DUYGUSAL TÖREN

686 sayılı KHK ile ihraç edilen akademisyenleri ‘686. Tertip’ olarak adlandıran SBF öğretim üyeleri, geçen günlerde yapılan protestolarda polis postalı altında ezilen cüppelerinin mücadele ile yerden kalkacağını belirterek, ihraç edilen akademisyenlere yeniden cüppe giydirdi. Emekli öğretim üyeleri ve henüz ihraç edilmemiş akademisyenler kendi cüppelerini üzerinden çıkartarak ihraç edilen öğretim üyelerine cüppelerini teslim etti. Anayasa Sempozyumu’nun açılış konuşmasını gerçekleştiren ve kendi cübbesi de ayaklar altında ezildiği için bir başka meslektaşının cüppesini ihraç edilen öğretim üyelerine sunan SBF Siyaset ve Sosyal Bilimler Anabilim Dalı Başkanı Ayhan Yalçınkaya, gözleri dolarak yaptığı konuşmanın ardından yürüttüğü anabilim dalı başkanlığı görevinden istifa edeceğini açıkladı.

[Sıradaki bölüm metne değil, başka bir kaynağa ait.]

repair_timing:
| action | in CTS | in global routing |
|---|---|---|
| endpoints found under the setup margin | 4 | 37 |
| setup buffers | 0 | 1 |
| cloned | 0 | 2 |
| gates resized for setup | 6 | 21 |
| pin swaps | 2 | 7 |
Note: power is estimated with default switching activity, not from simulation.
## config.mk

```make
export PLATFORM = sky130hd
export DESIGN_NAME = pam_port_a_mux
export DESIGN_NICKNAME = d
export VERILOG_FILES = /design/src/logic/pam_pkg.sv /design/src/logic/pam_port_a_mux.sv /design/src/logic/pam_line_cell.sv
export VERILOG_INCLUDE_DIRS = /design/src /design/src/logic
export SDC_FILE = /design/constraint.sdc
export NUM_CORES = 1
export LEC_CHECK = 0
export BUFFER_PORTS_ARGS = -buffer_cell sky130_fd_sc_hd__buf_2
export CAP_MARGIN = 20
export CORE_AREA = 2 2 221 223
export CTS_CLUSTER_DIAMETER = 150
export DETAILED_ROUTE_END_ITERATION = 16
export DIE_AREA = 0 0 223 225
export PLACE_DENSITY = 0.51
export SLEW_MARGIN = 0
export SYNTH_ARGS = -nofsm -noshare
export SYNTH_HDL_FRONTEND = slang
export SYNTH_SLANG_ARGS = --single-unit
export TNS_END_PERCENT = 10
```

## constraint.sdc

```tcl
create_clock -name clock -period 23.8 [get_ports clock]
set_input_delay 3.57 -clock clock [delete_from_list [all_inputs] [get_ports clock]]
set_output_delay 3.57 -clock clock [all_outputs]
set_load 0.01 [all_outputs]
```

Ankara Üniversitesi Siyasal Bilgiler Fakültesi, anayasa hukuku kürsüsünün önemli isimlerinden Yavuz Sabuncu’nun yaşamını yitirişinin 10. yılında Anayasa Sempozyumu düzenledi. Geçtiğimiz hafta polis müdahalesinde akademisyen cüppelerinin ayaklar altına alınmasına tepki gösteren SBF öğretim üyeleri cüppelerini çıkartarak, ihraç edilen meslektaşlarına giydirdi. Akademisyenlerin cüppe devri sempozyuma katılan yüzlerce kişi tarafından ayakta alkışlandı.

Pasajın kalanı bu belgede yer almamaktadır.